“All good secrets have a taste before you tell them, and if we’d taken a moment to swish this one around our mouths, we might have noticed the sourness of an unriped secret, plucked too soon, stolen and passed around before its season. But we didn’t. We shared this secret, a secret that began the spring Nadia Turner got knocked up by the pastor’s son and went to the abortion clinic downtown to take care of it”.
Britt Bennett’s debut novel The Mothers centers around a young woman grieving the recent suicide of her mother, falls into a forbidden relationship with the church pastor’s son, has an abortion and then has to live with the consequences. However, these repercussions aren’t necessarily what one might think — and therein lies the brilliant beauty of this book, which challenges the judgments we make about women’s choices, and the people who make those judgments to begin with.

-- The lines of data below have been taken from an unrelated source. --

This is an optimization exercise on Yosys and OpenROAD, whose aim is small area, not a production implementation. At most, simulation tests tie the RTL to the original design; equivalence was not proved. For runs 1 and 2, only the layout was checked, not whether the RTL still works. No activity file was given, so power comes from the tool's default toggle rates.

**config.mk**
```make
export PLATFORM = sky130hd
export DESIGN_NAME = iq_frontend_top
export DESIGN_NICKNAME = iq_frontend_top
export VERILOG_FILES = /design/flow/design.v
export SDC_FILE = /design/flow/constraint.sdc
export NUM_CORES = 4
export LEC_CHECK = 0
export ABC_AREA = 1
export CAP_MARGIN = 20
export CORE_MARGIN = 2
export CORE_UTILIZATION = 60
export SLEW_MARGIN = 20
```
**constraint.sdc**
```tcl
create_clock -name core_clock -period 10.0 [get_ports {clk}]
set_input_delay 2.0000 -clock core_clock [delete_from_list [all_inputs] [get_ports {clk}]]
set_output_delay 2.0000 -clock core_clock [all_outputs]
set_load 0.01 [all_outputs]
```
This is an optimization exercise on Yosys and OpenROAD, whose aim is small area, not a production implementation.
The RTL was checked by simulation tests, not by an equivalence proof against the original design.

==> flow/design.v, too long to show whole: its modules and the start of the top module <==
// module dct_1d_row: 6298 lines
// module dct_fa: 4 lines
// module dct_x2: 3 lines
// module dct_ha: 4 lines
module dct_1d_row (
    input  logic         clk,
    input  logic         rst_n,
    input  logic [127:0] x_n_in,
    output logic [175:0] x_k_out
);
  // ...
==> flow/flow/run.sh <==
#!/bin/bash
# Standard layout with each port buffered by the smallest buffer cell, and clock tree
# synthesis with larger sink clusters and no dummy loads. Full tool output goes to
# standard.log in the work folder.
set -e
export BUFFER_PORTS_ARGS="-buffer_cell sky130_fd_sc_hd__buf_1"
export CTS_ARGS="-sink_clustering_enable -repair_clock_nets -dont_use_dummy_load -buf_list sky130_fd_sc_hd__clkbuf_16 -sink_clustering_size 25 -sink_clustering_max_diameter 100"
bash standard.sh > standard.log 2>&1
==> flow/standard.sh <==
#!/bin/bash
# synth_recipe.tcl (not shown) runs the flow's synth.tcl, then flattens the netlist and writes it again
# the make line also repeats each setting of config.mk as NAME=value (left out here)
make -C /OpenROAD-flow-scripts/flow DESIGN_CONFIG=/design/flow/config.mk WORK_HOME=/design/flow/orfs CLKGATE_MAP_FILE= SYNTH_SCRIPT=/design/flow/synth_recipe.tcl "${@:-finish}"
==> flow/config.mk <==
export PLATFORM = sky130hd
export DESIGN_NAME = dct_1d_row
export DESIGN_NICKNAME = dct_1d_row
export VERILOG_FILES = /design/flow/design.v
export SDC_FILE = /design/flow/constraint.sdc
export NUM_CORES = 4
export LEC_CHECK = 0
export CAP_MARGIN = 20
export CORE_MARGIN = 2
export CORE_UTILIZATION = 55
export GPL_TIMING_DRIVEN = 0
export SETUP_SLACK_MARGIN = 0.1
export SLEW_MARGIN = 20
export SYNTH_HIERARCHICAL = 1
==> flow/constraint.sdc <==
create_clock -name core_clock -period 12.0 [get_ports {clk}]
set_input_delay 2.4000 -clock core_clock [delete_from_list [all_inputs] [get_ports {clk}]]
set_output_delay 2.4000 -clock core_clock [all_outputs]
set_load 0.01 [all_outputs]
==> impl_metrics.env, run 1 <==
export IMPL_status="timing/DRC/antenna clean"
export IMPL_worst_slack_ns=0.259
export IMPL_synth_seq_cells=427
export IMPL_max_freq_ghz=0.0852
export IMPL_clock_latency_ns=0.65
export IMPL_cts_sinks=427
export IMPL_post_place_cells=4151
export IMPL_slowest_stage="ha_1"
export IMPL_hold_depth=0
export IMPL_coreArea_mm2=0.0789
export IMPL_ys_types=34
export IMPL_diodes=6
export IMPL_min_from="v1_q"
export IMPL_setup_viol_count_final=0
export IMPL_regToRegSetupSlack_ns=0.26
export IMPL_synth_xor_area_share_pct=0.621
export IMPL_fin_area_mm2=0.0469
export IMPL_rr_worst_depth=26
export IMPL_postPlaceCellArea_mm2=0.0463
export IMPL_yosys_warnings=7
export IMPL_clockRootBuffer="clkbuf_16"
export IMPL_die_area_mm2=0.0817
export IMPL_path_class="flip-flop to flip-flop"
export IMPL_buffers=342
export IMPL_slowest_delay_ns=0.82
export IMPL_multi_input_area_mm2=0.0323
export IMPL_vias_per_cell=5.50
export IMPL_n_all_inverters=496
export IMPL_r2r_end="x_k_out[164]"
export IMPL_vias=23000
export IMPL_grtUsageMet2_pct=52.8
export IMPL_cts_buffers=24
export IMPL_buf_share_pct=3.06
export IMPL_critical_path_buf_inv_count=4
export IMPL_synth_main_ff_cell="dfxtp_1"
export IMPL_syn_nets=4465
export IMPL_dp_slack_ns=0.430
export IMPL_row_count=103
export IMPL_worst_pin_slew_ns=1.15
export IMPL_post_cts_resize_count=0
==> run 2, diff against run 1 <==
--- a/flow/config.mk
+++ b/flow/config.mk
@@ -7,7 +7,7 @@
 export LEC_CHECK = 0
 export CAP_MARGIN = 20
 export CORE_MARGIN = 2
-export CORE_UTILIZATION = 55
+export CORE_UTILIZATION = 65
 export GPL_TIMING_DRIVEN = 0
 export SETUP_SLACK_MARGIN = 0.1
 export SLEW_MARGIN = 20
==> run 2 against run 1 <==
Compared with the run above:
- count of clock-buffer cells in the layout did not move
- core utilization increased by 10 points
- non-clock buffer count is the same
- cell area fell by 0.50%
- maximum frequency grew 0.82%
- sequential share of layout area rose by 0.097 points
- critical path depth decreased by 2
- via count is 3.4% higher
- register-to-register slack improved by 0.095 ns
- highest routed layer unchanged
==> impl_metrics.env, run 2 <==
export IMPL_status="timing/DRC/antenna clean"
export IMPL_track_usage_pct=44.1
export IMPL_synth_edf_count=0
export IMPL_row_count=95
export IMPL_fin_crit_ns=11.65
export IMPL_cp_arrival_ns=12.14
export IMPL_top_register="x_k_out"
export IMPL_die_w_um=263
export IMPL_layout_common_cells="fa_1, inv_1, buf_1"
export IMPL_synth_seq_cells=427
export IMPL_cts_tree="done"
export IMPL_vias_per_cell=5.94
export IMPL_coreArea_mm2=0.0668
export IMPL_start_kind="flip-flop"
export IMPL_synth_main_ff_cell="dfxtp_1"
export IMPL_die_height_um=263
export IMPL_first_pass_iters=5
export IMPL_cts_buffer_depth=3
export IMPL_drive_above_1_share_pct=1.95
export IMPL_yosys_area_top_type="fa_1"
export IMPL_crit_start="dh_q[57]"
export IMPL_nFillCells=4549
export IMPL_grt_max_degree=38
export IMPL_cp_max_fo=6
export IMPL_cp_common_cell="fa_1"
export IMPL_numPortBuffers=304
export IMPL_synth_top_cell_area_share_pct=68.1
export IMPL_r2r_start="dh_q[57]"
export IMPL_clock_latency_ns=0.66
export IMPL_slowest_delay_ns=0.99
export IMPL_synthMostInstantiatedCell="fa_1"
export IMPL_relSlewSlack_pct=21.3
export IMPL_finalHoldViolations=0
export IMPL_vias=23800
export IMPL_crit_path_cell_trace="inv_1 > fa_1 > fa_1 > fa_1 > inv_1 > fa_1 > fa_1 > fa_1 > inv_1 > fa_1 > fa_1 > fa_1 > fa_1 > fa_1 > fa_1 > fa_1 > fa_1 > fa_1 > fa_1 > fa_1 > fa_1 > xor2_1 > xor2_1 > and2_1"
export IMPL_cts_sinks=427
export IMPL_period_share_pct=97.0
export IMPL_synthesis_area_mm2=0.0437
export IMPL_hold_depth=0
export IMPL_clockRootBuffer="clkbuf_16"
export IMPL_ant_nets=0
export IMPL_cp_required_ns=12.49
export IMPL_rr_worst_depth=24
export IMPL_maxCapViolations=0
export IMPL_start_util_pct=65.4
export IMPL_drv_slew=0
export IMPL_max_freq_ghz=0.0859
export IMPL_crit_family="adder cells"
export IMPL_place_congestion=1.03
export IMPL_cts_setup_buffers=0
export IMPL_reg_top3="x_k_out: 160 flops, x_q: 128 flops, s_q: 72 flops"
export IMPL_rsz0062_at_grt="no"
export IMPL_slowest_stage="dfxtp_1"
export IMPL_ys_seq_area_share_pct=21.4
export IMPL_largest_register_ffs=160
export IMPL_cts_buffers=24
export IMPL_hold_class="flip-flop to flip-flop"
export IMPL_wl_um=139000
export IMPL_layout_commonest_cell="fa_1"
export IMPL_yosys_top_cells_count="fa_1, inv_1, dfxtp_1"
export IMPL_drc=0
export IMPL_clk_pin_slew_ns=0.09
export IMPL_synth_area_leaders="fa_1, dfxtp_1, dfrtp_1, inv_1, ha_1"
export IMPL_endpoint_kind="flip-flop"
export IMPL_finalNetCount=4800
export IMPL_path_class="flip-flop to flip-flop"
export IMPL_syn2layout_area_growth_pct=6.75
export IMPL_drtIter0Drc=2151
export IMPL_worst_pin_slew_ns=1.18
export IMPL_cts_max_level=1
export IMPL_skew_ns=0.117
export IMPL_syn_nets=4465
export IMPL_dp_hpwl_um=124000
export IMPL_ios=306
export IMPL_critical_path_buf_inv_count=3
export IMPL_grt_pass1_vias=28600
export IMPL_min_from="v1_q"
export IMPL_synth_cells=2792
export IMPL_die_area_mm2=0.0693
export IMPL_grt_antenna_before_repair=4
export IMPL_grt_first_pass_wirelength_um=207000
export IMPL_async_flop_share_pct=38.2
export IMPL_syn_avg_cell_area_um2=15.6
export IMPL_setup_viol_count_final=0
export IMPL_tns_ns=0
export IMPL_grt_ovfl_total=0
export IMPL_worst_slack_ns=0.355
export IMPL_routedWlPerCell_um=34.8
export IMPL_cp_depth=24
export IMPL_yosys_warnings=7
export IMPL_ys_types=34
export IMPL_dp_slack_ns=0.289
[run 2: cell counts after synthesis]
Identical to the previous run, type by type.
[run 2: worst reg2reg max path: stages, from the launching register on]
cell and delay, ns:
dfxtp_1 0.99, inv_1 0.33, fa_1 0.49, fa_1 0.51, fa_1 0.52, inv_1 0.33
fa_1 0.63, fa_1 0.45, fa_1 0.49, inv_1 0.10, fa_1 0.81, fa_1 0.53
fa_1 0.54, fa_1 0.44, fa_1 0.45, fa_1 0.67, fa_1 0.53, fa_1 0.56
fa_1 0.47, fa_1 0.40, fa_1 0.39, fa_1 0.39, xor2_1 0.18, xor2_1 0.14
and2_1 0.16
[run 2: cells by family (layout without fill, tap and decap cells)]
| logic type | after synthesis | after routing | synth area share, % |
|---|---|---|---|
| AND/OR/NAND/NOR | 213 | 213 | 2.61 |
| AO/OA/AOI/OAI | 25 | 25 | 0.369 |
| flip-flops | 427 | 427 | 21.4 |
| other | 2 | 5 | 0.0172 |
| adder cells (fa/ha/maj) | 1565 | 1565 | 70.3 |
| buffers and inverters | 529 | 862 | 4.68 |
| XOR/XNOR | 31 | 31 | 0.621 |
[run 2: routing by layer]
| layer | routed length, µm | up-vias | part of all wire (%) | GRT usage [%] |
|---|---|---|---|---|
| met4 | 7020 | 6 | 5.0 | 17.4 |
| li1 | - | 8669 | - | - |
| met5 | 36 | - | 0.026 | 0 |
| met3 | 17800 | 325 | 13 | 16.3 |
| met1 | 53400 | 13200 | 38 | 63.9 |
| met2 | 61200 | 1544 | 44 | 62.1 |
[run 2: layout make-up]
class | count | area [µm²] | area share (%)
antenna | 3 | 7.51 | 0.0161
buffer | 33 | 188 | 0.402
clock buffer | 24 | 601 | 1.29
inverter | 496 | 1860 | 3.99
multi-input combinational | 1836 | 32300 | 69.2
sequential | 427 | 9370 | 20.1
tap | 873 | 1090 | 2.34
timing repair buffer | 309 | 1240 | 2.66
[run 2: worst paths after layout]
path | end | slack, ns
min in group asynchronous | x_k_out[100] | 1.53
worst min register to register | v2_q | 0.41
worst min-delay path | v2_q | 0.41
max in group asynchronous | v2n_q | 9.20
worst max register to register | x_k_out[32] | 0.35
worst max-delay path | x_k_out[32] | 0.35
[run 2: per-module statistics from Yosys, one instance, submodules excluded]
module / flip-flops and latches / area (µm²) / copies in the design
dct_1d_row: 427 / 13300 / 1
dct_fa: 0 / 20.0 / 1487
dct_ha: 0 / 12.5 / 28
dct_x2: 0 / 8.76 / 30
[run 2: timing repair]
action / in CTS / in global routing
endpoints found under the setup margin: 0 / 3
hold endpoints to repair: 0 / 0
hold buffers: 0 / 0
resized for setup: 0 / 2
[run 2: metrics by stage]
stage	hold WS, ns	util (%)	cell area, µm²	cells
after global placement	0.361	68.7	45900	3969
after detailed placement	0.381	68.9	46000	3974
final	0.410	69.8	46600	4001
after global routing	0.405	69.8	46600	3998
after floorplan	0.354	-	43700	2792
after CTS	0.402	69.8	46600	3998
==> run 3, diff against run 2 <==
==> flow/flow/run.sh (replaced) <==
#!/bin/bash
# Standard layout with each port buffered by the smallest buffer cell, and clock tree
# synthesis with larger sink clusters and no dummy loads. Full tool output goes to
# standard.log in the work folder.
set -e
export BUFFER_PORTS_ARGS="-buffer_cell sky130_fd_sc_hd__buf_1"
export CTS_ARGS="-sink_clustering_enable -repair_clock_nets -dont_use_dummy_load -buf_list sky130_fd_sc_hd__clkbuf_16 -sink_clustering_size 30 -sink_clustering_max_diameter 80"
bash standard.sh > standard.log 2>&1
==> run 3 against run 2 <==
Compared with the run above:
- critical endpoint unchanged
- still clean
- sequential share of layout area about the same
- area after synthesis unchanged
- routed wire length up 0.20%
- setup slack better by 0.084 ns
- critical path depth unchanged
- critical path type unchanged
- clock skew down 0.018 ns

The Mothers explores the concept of motherhood while transgressing the conventional definition of ‘mother’ by examining the idea that mothering is an act and not the static notion that one is a mother because they bore a child. Mothering is the main theme throughout the novel even though the ‘mother’ character is absent: Nadia and her best friend, Aubrey, are both motherless and Nadia aborts becoming a mother. Yet the act of mothering is portrayed through secondary characters: A nurse at the hospital, Aubrey’s older sister, and the women at the community church.
Delving deeper into the undertones of this novel, I will also argue that the ‘body’ imagery is also an integral part of novel’s theme, from the physical descriptions of the main characters bodies, to the actions of human destruction on the body, and the role the church body inflicts and/or empowers on the community. The Church is a significant character in The Mothers as its body represents the older and somewhat hypocritical women whose authoritative voices are heard throughout the novel, it is is also a symbol of security for Nadia’s father after her mother’s suicide, and it is a place where secrets are told and hidden within its walls.
I finished this novel over a week ago, and am still thinking about the story and the characters who Bennett makes so human. This is a powerful, evocative, and sad novel about the actions and repercussions of love, friendship, family and loss.
I highly recommend this novel and once you read it, let me know what you think!